>>>

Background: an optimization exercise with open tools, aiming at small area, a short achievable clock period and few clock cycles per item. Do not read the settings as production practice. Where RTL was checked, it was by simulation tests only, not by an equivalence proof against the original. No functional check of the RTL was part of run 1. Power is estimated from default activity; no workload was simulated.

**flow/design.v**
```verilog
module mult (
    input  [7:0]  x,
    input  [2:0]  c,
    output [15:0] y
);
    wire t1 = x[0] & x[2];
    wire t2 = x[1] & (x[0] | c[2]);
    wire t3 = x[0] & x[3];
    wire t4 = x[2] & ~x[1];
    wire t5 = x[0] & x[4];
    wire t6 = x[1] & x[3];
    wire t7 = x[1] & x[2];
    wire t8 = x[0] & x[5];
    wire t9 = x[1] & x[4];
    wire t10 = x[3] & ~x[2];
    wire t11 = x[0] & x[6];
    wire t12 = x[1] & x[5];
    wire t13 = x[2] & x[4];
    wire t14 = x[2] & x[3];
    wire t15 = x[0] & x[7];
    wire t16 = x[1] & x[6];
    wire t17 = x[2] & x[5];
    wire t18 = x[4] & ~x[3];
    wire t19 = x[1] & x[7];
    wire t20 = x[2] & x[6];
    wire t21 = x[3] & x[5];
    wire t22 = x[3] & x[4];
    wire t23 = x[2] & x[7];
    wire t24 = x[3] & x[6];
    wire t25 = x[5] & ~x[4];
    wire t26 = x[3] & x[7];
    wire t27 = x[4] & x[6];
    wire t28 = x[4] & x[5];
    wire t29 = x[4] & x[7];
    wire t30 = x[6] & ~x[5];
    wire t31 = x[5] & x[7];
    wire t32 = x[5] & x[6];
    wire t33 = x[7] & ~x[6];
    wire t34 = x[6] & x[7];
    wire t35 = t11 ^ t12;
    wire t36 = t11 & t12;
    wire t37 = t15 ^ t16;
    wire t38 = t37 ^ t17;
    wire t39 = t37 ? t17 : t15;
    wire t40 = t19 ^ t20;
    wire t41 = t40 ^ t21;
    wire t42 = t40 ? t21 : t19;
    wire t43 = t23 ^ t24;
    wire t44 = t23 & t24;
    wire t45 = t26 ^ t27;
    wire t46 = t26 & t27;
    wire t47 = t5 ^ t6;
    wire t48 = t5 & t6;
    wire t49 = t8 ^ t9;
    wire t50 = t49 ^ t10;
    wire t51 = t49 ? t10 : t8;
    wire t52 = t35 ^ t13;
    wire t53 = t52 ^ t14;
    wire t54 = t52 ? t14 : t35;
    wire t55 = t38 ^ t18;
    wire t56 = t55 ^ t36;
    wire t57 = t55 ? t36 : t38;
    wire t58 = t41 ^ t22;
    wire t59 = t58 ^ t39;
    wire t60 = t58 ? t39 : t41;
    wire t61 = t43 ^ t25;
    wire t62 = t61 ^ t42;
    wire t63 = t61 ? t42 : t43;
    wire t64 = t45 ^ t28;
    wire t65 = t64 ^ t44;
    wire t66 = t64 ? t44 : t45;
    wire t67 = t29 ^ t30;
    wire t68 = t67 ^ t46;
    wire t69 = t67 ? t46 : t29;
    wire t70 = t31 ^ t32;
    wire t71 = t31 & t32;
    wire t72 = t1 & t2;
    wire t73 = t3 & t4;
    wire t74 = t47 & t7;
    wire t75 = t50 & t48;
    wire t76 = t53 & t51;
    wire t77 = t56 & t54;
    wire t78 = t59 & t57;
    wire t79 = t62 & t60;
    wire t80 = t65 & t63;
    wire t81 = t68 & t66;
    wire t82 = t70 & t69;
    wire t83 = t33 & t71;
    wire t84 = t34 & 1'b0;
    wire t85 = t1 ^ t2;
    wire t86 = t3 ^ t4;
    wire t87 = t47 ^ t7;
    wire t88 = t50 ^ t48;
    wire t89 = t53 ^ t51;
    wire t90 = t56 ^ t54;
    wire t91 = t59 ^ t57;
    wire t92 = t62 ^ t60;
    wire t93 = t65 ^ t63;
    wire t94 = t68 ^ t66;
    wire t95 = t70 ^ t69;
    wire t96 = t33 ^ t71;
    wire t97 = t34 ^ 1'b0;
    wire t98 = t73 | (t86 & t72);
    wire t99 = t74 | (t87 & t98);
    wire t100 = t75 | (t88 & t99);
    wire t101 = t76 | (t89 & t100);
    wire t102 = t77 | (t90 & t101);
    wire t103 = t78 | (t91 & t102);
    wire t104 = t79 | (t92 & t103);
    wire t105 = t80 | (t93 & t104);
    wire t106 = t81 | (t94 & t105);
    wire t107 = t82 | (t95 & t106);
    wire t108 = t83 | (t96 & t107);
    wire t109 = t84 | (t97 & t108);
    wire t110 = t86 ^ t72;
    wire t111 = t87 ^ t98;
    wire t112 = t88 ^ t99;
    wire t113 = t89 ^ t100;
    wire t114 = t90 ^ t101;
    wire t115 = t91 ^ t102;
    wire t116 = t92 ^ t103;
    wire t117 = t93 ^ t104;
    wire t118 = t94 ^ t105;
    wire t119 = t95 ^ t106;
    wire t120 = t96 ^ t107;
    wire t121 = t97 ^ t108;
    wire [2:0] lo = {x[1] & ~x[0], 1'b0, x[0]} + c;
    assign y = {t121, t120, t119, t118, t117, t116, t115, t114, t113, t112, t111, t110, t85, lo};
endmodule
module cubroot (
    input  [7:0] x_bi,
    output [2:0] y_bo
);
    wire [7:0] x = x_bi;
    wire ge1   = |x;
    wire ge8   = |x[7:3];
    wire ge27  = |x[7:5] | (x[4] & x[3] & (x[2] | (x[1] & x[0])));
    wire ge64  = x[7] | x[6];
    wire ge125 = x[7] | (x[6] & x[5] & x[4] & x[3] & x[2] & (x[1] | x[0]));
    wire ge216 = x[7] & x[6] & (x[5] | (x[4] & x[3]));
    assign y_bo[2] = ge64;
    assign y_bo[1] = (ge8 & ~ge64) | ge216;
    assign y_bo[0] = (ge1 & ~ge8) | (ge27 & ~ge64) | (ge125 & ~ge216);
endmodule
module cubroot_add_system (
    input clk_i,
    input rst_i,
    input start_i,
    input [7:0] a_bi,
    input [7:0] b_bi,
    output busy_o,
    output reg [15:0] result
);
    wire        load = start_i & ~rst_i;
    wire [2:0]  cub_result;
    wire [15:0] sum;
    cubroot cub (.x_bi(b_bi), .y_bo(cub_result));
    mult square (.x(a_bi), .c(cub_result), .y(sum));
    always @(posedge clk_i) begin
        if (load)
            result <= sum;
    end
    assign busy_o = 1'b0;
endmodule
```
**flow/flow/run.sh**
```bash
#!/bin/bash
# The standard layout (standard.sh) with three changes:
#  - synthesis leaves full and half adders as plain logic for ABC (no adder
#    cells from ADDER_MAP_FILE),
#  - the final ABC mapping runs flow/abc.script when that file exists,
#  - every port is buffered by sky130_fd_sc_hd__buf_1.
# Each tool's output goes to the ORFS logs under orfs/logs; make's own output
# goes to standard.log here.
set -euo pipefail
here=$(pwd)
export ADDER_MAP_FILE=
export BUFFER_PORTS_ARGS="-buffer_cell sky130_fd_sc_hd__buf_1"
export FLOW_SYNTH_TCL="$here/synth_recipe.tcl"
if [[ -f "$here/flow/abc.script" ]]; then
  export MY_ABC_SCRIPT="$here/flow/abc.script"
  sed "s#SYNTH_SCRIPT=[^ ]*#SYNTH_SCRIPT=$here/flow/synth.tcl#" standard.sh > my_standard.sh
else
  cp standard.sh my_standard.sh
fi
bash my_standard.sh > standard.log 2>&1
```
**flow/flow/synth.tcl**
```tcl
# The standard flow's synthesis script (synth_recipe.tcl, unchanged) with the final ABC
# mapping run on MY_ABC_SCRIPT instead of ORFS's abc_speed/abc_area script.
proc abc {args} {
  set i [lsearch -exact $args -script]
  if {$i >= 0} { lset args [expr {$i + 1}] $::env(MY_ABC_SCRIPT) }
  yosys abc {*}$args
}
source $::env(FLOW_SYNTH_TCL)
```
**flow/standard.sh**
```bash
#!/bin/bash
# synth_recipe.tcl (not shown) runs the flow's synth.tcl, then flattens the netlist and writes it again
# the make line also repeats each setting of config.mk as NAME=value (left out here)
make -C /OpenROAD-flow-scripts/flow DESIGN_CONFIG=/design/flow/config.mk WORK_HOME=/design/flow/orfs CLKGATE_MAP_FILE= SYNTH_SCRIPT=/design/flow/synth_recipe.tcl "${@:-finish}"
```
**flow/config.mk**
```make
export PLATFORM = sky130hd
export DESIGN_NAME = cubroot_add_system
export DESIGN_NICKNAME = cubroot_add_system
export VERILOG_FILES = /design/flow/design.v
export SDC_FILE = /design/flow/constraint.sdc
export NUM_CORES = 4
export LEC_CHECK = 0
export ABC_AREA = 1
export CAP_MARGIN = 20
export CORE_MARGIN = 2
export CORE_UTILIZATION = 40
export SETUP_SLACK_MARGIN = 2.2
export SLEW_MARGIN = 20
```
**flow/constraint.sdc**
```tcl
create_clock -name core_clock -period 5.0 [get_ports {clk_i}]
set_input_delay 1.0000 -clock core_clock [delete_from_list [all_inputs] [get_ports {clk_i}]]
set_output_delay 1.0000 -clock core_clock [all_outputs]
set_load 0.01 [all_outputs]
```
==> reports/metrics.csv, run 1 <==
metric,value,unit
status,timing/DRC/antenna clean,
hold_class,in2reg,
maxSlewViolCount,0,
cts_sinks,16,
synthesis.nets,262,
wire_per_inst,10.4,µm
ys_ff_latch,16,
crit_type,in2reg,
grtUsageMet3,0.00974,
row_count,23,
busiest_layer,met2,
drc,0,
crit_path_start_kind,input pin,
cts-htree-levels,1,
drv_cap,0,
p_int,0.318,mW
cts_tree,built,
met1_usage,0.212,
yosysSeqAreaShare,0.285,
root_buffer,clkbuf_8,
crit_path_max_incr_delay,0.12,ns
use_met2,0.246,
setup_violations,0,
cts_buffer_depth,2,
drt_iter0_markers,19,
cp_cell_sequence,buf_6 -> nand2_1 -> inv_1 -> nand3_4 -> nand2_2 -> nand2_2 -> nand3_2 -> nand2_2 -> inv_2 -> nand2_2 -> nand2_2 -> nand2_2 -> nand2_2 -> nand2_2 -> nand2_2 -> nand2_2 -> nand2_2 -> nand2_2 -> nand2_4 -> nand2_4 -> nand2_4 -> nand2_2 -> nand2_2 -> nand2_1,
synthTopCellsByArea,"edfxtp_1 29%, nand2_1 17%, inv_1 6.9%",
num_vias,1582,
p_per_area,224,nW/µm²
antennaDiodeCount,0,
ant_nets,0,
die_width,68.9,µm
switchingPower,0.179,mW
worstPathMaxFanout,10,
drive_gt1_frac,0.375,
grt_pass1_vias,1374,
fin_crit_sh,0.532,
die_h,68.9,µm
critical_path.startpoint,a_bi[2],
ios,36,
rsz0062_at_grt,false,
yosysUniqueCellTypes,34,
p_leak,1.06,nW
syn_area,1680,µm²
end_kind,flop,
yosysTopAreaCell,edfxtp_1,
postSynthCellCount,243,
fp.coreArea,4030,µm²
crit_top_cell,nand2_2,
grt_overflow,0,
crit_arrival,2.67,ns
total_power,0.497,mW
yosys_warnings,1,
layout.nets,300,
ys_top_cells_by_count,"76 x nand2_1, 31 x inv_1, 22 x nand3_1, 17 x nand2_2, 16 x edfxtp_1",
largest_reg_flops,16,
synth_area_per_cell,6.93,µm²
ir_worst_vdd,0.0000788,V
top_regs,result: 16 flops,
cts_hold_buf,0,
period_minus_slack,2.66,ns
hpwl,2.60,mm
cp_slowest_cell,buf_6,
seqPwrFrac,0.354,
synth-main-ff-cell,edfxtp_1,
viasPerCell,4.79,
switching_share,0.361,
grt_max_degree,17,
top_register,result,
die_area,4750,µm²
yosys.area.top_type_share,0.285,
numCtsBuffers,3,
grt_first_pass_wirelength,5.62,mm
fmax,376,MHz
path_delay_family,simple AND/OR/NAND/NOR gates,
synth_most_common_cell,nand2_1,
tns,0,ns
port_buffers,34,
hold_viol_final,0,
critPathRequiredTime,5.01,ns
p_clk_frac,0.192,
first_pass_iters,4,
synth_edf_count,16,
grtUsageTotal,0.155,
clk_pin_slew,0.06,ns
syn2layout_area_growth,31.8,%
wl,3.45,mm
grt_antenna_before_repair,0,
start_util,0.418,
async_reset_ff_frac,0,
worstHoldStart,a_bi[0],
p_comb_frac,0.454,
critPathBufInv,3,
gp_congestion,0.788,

<<<
>>>

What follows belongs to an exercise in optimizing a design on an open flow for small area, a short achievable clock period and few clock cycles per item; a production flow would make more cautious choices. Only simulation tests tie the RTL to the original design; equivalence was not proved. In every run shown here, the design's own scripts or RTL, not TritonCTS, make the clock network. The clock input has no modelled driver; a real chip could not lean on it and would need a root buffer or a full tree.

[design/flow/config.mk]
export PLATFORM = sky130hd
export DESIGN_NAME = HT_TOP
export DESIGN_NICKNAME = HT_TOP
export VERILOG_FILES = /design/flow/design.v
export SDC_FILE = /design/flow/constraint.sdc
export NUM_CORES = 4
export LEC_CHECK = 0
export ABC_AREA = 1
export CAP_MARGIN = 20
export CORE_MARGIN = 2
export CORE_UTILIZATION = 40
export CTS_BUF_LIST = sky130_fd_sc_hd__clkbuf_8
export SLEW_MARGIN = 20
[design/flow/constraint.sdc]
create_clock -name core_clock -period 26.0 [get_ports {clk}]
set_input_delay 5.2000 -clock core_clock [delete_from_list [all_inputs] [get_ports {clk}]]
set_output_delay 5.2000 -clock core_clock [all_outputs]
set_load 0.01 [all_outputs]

<<<

• WHAT THE TASK ASKS: Pull out each line of the listing that holds the string "goes".

• ANSWER TO THE PROBLEM:
# Each tool's output goes to the ORFS logs under orfs/logs; make's own output
# goes to standard.log here.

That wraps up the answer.